■ WHAT YOU WILL DO: Each line that holds the string "stage" counts once. Say how many such lines the entries have, giving the number only.

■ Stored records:

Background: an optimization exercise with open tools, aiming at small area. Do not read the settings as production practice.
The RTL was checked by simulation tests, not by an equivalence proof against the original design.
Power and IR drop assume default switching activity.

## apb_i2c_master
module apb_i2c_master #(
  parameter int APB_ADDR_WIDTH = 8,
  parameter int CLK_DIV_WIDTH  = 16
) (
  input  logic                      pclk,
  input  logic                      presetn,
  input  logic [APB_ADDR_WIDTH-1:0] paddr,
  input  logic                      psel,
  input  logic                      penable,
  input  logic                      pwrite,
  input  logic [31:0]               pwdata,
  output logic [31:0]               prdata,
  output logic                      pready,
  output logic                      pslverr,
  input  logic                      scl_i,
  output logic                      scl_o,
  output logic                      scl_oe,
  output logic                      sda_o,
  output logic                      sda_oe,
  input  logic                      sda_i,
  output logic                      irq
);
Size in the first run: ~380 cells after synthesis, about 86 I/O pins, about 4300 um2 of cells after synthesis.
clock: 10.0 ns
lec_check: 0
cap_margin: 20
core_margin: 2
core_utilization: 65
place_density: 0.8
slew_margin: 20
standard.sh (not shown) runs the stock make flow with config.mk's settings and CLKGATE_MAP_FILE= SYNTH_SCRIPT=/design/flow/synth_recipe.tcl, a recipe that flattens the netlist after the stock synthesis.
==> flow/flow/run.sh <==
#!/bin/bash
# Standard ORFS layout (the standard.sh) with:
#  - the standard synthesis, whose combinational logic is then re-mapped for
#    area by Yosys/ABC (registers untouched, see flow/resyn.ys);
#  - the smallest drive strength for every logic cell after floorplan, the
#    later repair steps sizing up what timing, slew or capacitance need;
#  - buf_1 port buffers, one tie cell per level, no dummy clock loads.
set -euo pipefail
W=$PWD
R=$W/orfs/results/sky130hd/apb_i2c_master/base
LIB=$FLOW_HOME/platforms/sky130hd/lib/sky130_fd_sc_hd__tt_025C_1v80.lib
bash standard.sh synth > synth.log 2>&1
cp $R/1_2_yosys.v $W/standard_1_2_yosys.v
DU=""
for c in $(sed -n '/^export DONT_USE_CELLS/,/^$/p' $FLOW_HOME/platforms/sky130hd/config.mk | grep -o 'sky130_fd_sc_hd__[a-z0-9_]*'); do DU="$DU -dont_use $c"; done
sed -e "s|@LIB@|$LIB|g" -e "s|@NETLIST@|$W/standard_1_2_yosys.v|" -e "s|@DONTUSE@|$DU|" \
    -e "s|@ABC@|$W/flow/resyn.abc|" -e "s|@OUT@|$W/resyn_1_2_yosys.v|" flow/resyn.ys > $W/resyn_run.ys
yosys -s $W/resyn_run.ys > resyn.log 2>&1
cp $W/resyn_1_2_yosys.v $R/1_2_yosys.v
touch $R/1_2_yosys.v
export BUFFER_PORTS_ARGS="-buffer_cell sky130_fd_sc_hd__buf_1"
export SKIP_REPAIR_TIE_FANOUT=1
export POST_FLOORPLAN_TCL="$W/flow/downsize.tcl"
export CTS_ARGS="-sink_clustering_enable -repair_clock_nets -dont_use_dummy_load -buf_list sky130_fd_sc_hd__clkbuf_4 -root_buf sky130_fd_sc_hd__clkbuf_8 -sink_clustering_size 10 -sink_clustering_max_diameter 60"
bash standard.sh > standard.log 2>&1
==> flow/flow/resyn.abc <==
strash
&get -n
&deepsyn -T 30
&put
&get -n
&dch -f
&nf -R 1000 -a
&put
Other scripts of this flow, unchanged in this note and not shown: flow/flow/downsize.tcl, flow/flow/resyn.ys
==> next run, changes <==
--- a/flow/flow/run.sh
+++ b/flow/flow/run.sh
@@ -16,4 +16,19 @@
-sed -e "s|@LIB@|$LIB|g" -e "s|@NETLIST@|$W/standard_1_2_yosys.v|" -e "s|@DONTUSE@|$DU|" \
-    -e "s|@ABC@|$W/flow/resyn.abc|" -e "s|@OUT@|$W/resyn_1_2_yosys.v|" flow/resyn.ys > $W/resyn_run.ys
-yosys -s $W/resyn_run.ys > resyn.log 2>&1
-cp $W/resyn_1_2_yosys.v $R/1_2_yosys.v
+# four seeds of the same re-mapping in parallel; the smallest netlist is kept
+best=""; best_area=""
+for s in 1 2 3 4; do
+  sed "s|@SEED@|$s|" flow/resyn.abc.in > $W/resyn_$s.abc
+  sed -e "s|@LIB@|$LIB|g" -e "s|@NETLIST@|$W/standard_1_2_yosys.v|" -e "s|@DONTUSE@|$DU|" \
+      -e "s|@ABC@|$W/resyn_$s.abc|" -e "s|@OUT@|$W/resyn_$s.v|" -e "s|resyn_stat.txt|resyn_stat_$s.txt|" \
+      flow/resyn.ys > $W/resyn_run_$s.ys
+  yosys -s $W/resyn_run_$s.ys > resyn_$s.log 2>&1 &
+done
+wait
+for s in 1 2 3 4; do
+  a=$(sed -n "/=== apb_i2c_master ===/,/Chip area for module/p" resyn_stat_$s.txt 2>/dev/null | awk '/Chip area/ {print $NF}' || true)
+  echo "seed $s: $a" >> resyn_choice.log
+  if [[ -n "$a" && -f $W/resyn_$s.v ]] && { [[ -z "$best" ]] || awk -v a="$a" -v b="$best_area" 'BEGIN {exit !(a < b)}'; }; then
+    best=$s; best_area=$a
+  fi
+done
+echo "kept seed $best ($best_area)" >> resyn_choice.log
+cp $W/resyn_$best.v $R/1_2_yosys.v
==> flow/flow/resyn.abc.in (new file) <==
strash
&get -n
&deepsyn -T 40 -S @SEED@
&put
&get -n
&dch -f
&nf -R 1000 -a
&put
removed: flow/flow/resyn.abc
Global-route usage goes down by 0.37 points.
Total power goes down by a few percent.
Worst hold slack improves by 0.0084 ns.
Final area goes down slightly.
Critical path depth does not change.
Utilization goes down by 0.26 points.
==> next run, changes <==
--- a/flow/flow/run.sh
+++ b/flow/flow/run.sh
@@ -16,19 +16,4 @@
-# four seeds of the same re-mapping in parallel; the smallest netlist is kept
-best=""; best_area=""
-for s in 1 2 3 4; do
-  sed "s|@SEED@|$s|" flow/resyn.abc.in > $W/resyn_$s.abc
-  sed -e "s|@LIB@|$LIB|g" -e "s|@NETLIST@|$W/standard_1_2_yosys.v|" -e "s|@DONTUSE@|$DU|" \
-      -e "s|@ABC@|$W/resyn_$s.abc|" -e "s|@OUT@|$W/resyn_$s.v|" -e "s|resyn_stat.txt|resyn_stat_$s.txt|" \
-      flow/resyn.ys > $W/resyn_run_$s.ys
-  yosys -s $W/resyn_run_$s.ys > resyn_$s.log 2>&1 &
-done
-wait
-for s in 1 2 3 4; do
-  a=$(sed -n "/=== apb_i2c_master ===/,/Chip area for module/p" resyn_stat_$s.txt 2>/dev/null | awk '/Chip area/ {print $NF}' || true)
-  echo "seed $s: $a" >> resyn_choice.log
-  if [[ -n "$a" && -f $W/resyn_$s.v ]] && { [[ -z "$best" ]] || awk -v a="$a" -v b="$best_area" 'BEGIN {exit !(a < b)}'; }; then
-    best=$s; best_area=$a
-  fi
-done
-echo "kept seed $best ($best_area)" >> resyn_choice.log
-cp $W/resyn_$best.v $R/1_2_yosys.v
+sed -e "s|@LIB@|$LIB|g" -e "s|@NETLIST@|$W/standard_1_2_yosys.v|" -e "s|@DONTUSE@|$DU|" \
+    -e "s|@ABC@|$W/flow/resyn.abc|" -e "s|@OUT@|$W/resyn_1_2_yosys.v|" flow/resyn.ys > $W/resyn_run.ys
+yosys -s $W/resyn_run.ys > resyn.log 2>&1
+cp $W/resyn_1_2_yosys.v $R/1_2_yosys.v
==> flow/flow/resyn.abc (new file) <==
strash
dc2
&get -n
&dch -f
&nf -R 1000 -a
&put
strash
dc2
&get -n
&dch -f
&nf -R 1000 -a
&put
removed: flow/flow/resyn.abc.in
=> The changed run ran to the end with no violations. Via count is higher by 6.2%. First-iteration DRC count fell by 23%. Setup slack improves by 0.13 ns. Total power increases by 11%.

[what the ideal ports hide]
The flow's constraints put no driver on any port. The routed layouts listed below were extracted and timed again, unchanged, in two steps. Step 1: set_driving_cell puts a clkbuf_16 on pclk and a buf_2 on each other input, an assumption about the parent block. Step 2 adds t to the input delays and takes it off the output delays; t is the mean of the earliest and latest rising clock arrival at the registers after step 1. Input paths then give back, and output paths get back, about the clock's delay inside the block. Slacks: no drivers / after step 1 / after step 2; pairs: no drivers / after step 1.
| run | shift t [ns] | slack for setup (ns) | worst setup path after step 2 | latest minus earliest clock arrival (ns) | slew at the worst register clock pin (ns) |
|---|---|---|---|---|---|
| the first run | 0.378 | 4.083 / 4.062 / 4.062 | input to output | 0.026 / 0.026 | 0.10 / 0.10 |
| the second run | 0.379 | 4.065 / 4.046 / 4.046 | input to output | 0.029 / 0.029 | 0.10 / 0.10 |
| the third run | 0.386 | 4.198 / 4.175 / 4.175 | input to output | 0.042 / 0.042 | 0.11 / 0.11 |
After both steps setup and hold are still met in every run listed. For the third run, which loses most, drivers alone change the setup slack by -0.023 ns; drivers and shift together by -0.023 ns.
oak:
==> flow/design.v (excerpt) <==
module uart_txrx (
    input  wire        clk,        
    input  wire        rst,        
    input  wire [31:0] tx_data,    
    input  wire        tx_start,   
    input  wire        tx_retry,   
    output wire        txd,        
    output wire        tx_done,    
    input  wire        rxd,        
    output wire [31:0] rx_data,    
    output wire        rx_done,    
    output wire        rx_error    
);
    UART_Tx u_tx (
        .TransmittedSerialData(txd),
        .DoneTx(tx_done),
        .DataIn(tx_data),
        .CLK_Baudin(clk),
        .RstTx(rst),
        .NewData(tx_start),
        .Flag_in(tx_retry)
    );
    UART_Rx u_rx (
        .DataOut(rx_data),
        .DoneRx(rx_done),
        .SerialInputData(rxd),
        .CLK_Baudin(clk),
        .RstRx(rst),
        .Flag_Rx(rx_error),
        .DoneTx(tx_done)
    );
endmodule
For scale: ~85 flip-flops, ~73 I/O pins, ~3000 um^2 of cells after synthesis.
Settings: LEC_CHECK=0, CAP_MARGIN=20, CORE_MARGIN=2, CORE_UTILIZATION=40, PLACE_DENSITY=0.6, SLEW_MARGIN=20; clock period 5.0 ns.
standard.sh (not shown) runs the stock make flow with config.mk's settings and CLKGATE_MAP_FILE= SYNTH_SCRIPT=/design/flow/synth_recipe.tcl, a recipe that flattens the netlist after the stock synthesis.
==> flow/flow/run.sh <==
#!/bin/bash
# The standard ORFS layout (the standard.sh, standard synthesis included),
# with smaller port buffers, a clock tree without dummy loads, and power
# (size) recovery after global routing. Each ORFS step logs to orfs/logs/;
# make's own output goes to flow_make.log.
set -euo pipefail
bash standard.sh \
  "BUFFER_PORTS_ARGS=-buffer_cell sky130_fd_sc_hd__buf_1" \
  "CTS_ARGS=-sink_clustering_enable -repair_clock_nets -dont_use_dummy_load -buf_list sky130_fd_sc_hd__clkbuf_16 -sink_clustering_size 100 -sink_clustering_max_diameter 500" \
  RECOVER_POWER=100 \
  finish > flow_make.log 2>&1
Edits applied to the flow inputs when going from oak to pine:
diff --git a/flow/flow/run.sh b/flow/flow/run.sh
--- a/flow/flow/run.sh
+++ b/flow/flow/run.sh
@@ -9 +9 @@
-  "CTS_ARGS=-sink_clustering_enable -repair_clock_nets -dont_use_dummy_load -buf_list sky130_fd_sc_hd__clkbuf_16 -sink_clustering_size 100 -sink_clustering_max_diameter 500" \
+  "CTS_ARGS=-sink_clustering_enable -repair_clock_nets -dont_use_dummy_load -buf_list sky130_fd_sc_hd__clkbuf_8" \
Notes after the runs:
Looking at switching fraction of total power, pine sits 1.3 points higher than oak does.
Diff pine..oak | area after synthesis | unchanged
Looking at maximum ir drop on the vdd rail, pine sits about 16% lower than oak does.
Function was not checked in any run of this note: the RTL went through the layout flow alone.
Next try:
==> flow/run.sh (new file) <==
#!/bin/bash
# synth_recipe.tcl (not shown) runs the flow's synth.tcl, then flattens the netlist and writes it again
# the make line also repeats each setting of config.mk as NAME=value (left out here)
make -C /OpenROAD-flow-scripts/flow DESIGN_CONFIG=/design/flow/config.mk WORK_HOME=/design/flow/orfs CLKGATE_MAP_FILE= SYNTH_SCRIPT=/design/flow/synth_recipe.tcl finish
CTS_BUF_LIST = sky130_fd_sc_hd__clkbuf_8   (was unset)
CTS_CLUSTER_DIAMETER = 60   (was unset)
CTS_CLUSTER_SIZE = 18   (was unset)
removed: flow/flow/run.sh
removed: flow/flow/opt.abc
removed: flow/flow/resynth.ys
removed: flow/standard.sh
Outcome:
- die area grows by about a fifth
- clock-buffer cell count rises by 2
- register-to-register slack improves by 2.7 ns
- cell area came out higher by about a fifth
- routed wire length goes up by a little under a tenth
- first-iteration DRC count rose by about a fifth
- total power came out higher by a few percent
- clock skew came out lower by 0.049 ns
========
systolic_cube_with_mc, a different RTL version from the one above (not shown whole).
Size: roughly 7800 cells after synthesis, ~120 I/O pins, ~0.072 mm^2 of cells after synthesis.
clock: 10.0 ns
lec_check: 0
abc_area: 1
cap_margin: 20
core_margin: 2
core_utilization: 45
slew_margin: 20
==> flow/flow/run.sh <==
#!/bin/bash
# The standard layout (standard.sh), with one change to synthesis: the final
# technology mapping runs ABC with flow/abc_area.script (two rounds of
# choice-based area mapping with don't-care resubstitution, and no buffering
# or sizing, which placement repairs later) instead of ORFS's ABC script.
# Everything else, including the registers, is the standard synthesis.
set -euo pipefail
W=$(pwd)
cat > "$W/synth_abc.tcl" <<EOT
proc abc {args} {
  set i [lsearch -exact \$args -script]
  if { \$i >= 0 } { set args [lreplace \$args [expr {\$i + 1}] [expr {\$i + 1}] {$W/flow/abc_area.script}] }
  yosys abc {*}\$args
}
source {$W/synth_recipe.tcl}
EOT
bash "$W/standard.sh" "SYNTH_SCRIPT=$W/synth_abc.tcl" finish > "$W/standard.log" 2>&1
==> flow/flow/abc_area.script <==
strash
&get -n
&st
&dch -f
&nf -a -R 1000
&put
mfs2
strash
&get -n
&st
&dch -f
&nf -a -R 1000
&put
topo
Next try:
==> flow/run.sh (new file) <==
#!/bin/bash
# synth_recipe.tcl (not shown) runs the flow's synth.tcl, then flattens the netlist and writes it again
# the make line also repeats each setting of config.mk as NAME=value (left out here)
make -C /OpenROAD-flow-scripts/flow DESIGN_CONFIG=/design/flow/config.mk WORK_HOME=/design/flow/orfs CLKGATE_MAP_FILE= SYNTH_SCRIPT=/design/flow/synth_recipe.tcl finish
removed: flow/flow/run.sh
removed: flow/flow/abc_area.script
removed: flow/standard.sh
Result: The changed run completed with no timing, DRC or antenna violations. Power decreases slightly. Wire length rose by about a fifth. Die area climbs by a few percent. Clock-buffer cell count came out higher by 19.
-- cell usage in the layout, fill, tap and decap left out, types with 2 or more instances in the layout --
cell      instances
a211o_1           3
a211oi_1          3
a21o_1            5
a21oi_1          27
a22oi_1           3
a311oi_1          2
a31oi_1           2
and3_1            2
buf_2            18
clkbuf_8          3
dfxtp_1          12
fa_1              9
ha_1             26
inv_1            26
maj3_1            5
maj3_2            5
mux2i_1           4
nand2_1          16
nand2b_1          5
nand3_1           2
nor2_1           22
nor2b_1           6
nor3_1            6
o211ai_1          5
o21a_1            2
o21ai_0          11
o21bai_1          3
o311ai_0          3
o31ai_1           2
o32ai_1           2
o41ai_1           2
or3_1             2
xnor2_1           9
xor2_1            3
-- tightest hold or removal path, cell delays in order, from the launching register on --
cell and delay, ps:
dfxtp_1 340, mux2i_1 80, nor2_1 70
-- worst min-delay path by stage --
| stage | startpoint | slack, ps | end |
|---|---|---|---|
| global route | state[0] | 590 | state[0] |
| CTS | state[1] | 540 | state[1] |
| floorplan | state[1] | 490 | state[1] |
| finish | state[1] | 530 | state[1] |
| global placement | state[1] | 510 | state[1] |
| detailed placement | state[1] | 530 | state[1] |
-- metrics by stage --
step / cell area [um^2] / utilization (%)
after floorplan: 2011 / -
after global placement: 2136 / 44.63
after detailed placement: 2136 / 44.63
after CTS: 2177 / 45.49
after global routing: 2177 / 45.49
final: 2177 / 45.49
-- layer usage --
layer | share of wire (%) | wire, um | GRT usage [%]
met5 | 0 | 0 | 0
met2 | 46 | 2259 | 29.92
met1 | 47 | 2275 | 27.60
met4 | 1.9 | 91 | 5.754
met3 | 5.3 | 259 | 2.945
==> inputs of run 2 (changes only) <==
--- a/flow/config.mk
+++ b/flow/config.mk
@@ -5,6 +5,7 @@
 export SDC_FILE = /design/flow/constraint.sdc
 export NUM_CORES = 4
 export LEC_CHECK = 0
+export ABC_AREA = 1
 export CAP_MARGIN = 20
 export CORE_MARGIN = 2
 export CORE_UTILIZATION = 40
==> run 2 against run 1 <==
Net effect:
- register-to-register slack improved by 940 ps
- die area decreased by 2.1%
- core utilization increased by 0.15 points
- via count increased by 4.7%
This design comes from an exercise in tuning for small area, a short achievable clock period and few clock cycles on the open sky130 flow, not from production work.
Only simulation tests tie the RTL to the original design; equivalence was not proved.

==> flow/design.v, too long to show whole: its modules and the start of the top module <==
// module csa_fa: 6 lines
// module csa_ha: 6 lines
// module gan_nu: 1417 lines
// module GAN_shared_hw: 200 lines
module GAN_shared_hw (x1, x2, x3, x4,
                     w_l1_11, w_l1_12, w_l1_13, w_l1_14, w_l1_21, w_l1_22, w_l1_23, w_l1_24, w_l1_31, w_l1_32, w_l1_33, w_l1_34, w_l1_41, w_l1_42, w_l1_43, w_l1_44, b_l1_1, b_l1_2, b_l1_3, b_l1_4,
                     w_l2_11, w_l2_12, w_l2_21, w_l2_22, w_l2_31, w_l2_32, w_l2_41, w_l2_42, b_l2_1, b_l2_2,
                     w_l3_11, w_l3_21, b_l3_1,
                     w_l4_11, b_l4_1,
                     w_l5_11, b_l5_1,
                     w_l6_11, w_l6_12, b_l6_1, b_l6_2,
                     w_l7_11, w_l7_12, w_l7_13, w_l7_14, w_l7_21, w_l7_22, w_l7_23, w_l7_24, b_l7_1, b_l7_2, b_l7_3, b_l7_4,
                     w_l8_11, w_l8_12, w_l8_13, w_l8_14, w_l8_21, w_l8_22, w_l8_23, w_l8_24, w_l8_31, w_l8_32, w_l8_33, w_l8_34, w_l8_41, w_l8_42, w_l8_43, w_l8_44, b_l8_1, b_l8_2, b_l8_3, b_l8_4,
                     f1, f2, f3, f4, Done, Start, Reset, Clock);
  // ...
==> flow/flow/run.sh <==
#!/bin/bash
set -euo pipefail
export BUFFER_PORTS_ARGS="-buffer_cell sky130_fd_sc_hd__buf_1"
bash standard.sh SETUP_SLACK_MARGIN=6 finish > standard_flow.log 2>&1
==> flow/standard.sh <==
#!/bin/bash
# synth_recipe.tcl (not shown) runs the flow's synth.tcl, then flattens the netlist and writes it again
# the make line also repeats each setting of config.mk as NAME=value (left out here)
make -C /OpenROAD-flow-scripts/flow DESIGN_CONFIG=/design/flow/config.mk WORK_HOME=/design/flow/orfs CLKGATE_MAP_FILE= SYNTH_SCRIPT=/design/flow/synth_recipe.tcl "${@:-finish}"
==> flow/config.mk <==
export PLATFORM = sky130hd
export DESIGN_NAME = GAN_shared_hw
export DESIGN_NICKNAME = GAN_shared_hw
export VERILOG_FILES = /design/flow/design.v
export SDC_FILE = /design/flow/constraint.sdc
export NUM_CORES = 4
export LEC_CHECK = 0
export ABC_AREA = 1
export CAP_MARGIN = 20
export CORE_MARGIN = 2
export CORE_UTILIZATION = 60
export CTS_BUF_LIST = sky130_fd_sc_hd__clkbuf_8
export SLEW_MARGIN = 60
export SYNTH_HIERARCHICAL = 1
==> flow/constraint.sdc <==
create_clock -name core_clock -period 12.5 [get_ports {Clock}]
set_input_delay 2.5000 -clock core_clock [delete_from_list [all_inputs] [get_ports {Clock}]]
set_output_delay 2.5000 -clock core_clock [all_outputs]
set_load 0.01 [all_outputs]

■ OUTPUT FOR THIS EXERCISE: 3